**Assignment:**
All lines in the records below with the word "area" must be returned.

********************

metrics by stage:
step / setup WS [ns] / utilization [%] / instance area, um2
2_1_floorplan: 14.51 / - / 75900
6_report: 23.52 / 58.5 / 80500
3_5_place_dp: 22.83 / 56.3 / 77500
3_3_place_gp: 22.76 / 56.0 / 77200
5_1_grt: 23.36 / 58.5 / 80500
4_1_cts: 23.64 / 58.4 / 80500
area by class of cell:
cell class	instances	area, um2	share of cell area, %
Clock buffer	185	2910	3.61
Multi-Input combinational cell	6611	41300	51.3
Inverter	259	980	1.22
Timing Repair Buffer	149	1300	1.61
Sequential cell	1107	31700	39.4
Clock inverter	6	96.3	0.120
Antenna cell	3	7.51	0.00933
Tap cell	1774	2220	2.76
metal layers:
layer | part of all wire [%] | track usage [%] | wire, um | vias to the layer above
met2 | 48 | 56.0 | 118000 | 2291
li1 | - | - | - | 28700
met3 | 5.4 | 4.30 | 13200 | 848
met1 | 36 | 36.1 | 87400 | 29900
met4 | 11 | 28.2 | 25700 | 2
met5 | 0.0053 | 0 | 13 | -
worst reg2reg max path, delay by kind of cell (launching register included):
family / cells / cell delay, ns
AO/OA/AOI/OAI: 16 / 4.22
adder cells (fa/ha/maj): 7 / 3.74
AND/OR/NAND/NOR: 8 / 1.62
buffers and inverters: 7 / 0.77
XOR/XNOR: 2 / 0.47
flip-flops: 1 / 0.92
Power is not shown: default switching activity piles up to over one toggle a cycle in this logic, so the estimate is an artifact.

********************

**Written reply:**
step / setup WS [ns] / utilization [%] / instance area, um2
area by class of cell:
cell class	instances	area, um2	share of cell area, %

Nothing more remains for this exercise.